Fixity checking
Transmission fixity
Islandora Workbench enables transmission fixity validation, which means it can detect when files are not ingested into Islandora intact, in other words, that the files became corrupted during ingest. It does this by generating a checksum (a.k.a. "hash") for each file before it is ingested, and then after the file is ingested, Workbench asks Drupal for a checksum on the file generated using the same hash algorithm. If the two checksums are identical, Workbench has confirmed that the file was not corrupted during the ingest process. If they are not identical, the file became corrupted.
This functionality is available within create
and add_media
tasks. Only files named in the file
CSV column are checked.
To enable this feature, include the fixity_algorithm
option in your create
or add_media
configuration file, specifying one of "md5", "sha1", or "sha256" hash algorithms. For example, to use the "md5" algorithm, include the following in your config file:
fixity_algorithm: md5
Comparing checksums to known values
Comparison to known checksum values can be done both during the transmission fixity check, above, and during Workbench's --check
phase, as described below.
If you want Workbench to compare the checksum it generates for a file to a known checksum value (for example, one generated by a platform you are migrating from, or during some other phase of your migration workflow), include a checksum
column in your create
or add_media
CSV input file. No further configuration other than indicating the fixity_algorithm
as described above is necessary. If the checksum
column is present, Workbench will compare the hash it generates with the value in that column and report matches and mismatches. Note that the checksum in your CSV must have been generated using the same algorithm specified in your fixity_algorithm
configuration setting.
Validating checksums during --check
If you have pregenerated checksum values for your files (as described in the "Comparing checksums to known values" section, above), you can tell Workbench to compare those checksums with checksums during its --check
phase. To do this, include the following options in your create
or add_media
configuration file:
fixity_algorithm: md5
validate_fixity_during_check: true
You must also include both a file
and checksum
column in your input CSV, and ensure that the checksums in the CSV column were generated using the algorithm named in the fixity_algorithm
setting.
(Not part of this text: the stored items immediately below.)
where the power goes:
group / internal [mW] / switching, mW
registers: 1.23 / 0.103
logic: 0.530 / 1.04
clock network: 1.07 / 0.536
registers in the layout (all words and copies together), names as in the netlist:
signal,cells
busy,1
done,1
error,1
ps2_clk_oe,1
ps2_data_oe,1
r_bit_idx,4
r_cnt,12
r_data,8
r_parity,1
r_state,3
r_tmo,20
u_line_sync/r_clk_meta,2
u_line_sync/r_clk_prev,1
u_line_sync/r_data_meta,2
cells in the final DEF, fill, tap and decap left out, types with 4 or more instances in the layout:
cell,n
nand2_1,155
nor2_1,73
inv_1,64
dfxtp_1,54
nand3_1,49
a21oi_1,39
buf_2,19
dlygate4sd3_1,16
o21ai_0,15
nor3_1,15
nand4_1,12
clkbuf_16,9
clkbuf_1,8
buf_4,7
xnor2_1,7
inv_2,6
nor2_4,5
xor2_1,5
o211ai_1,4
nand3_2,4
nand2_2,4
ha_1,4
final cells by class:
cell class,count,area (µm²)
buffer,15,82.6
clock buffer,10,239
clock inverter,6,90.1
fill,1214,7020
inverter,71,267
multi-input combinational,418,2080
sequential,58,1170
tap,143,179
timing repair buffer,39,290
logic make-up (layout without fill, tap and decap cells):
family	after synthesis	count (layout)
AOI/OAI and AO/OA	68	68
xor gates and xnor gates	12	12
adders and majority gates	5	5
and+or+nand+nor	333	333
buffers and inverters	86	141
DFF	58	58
Results of the checks are written to the log file.
Some things to note:
- Fixity checking is currently only available to files named in the
file
CSV column, and not in any "additional files" columns. - For the purposes of fixity verification, md5 is sufficient. Using it is also faster than either sha1 or sha256. However, you will need to use sha1 or sha256 if your pregenerated checksums were created using those algorithms.
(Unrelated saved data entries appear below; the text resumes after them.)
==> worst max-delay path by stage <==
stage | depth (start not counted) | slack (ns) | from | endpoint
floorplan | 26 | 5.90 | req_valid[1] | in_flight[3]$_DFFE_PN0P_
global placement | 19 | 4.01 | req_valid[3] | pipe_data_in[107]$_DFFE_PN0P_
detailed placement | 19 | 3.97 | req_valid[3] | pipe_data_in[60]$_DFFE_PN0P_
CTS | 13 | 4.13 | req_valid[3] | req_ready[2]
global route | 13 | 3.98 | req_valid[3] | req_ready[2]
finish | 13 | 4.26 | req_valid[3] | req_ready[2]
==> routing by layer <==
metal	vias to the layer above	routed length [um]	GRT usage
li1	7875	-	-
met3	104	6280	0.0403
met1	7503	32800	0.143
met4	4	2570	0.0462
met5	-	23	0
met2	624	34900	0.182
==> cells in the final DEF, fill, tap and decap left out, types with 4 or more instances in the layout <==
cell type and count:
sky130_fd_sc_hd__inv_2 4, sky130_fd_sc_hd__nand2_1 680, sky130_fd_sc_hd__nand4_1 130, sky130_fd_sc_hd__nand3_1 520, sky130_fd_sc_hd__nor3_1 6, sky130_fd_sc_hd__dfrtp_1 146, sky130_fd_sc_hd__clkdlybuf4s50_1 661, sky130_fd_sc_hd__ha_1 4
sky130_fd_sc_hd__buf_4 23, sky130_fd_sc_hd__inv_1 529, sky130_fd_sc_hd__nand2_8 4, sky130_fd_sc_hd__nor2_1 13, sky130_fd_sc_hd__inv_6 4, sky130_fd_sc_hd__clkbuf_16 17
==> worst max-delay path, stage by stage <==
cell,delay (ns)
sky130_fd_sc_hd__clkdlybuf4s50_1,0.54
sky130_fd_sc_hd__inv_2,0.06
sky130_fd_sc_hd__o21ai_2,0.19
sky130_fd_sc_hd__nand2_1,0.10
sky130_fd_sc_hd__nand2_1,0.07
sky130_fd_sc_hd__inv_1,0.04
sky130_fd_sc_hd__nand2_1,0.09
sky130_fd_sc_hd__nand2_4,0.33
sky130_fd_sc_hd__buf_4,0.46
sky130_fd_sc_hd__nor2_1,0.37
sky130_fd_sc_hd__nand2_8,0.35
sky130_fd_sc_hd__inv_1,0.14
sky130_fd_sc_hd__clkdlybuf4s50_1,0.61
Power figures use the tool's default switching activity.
- If you are including pregenerated checksum values in your CSV file (in the
checksum
column), the checksums must have been generated using the same has algorithm indicated in yourfixity_algorithm
configuration setting: "md5", "sha1", or "sha256". If the existing checksums were generated using a different algorithm, all of your checksum comparisons will fail. - Workbench logs the outcome of all checksum comparisons, whether they result in matches or mismatches.
- If there is a mismatch, Workbench will continue to ingest the file and create the accompanying media. For this reason, it is prudent to perform your checksum validation during the
--check
phase. If any comparisons fail, you have an opportunity to replace the files before committing to ingesting them into Drupal. - Validation during
--check
happens entirely on the computer running Workbench. During--check
, Workbench does not query Drupal for the purposes of checksum validation, since the files haven't yet been ingested into Islandora at that point. - Fixity checking slows Workbench down (and also Drupal if you perform transmission fixity checks) to a certain extent, especially when files are large. This is unavoidable since calculating a file's checksum requires reading it into memory.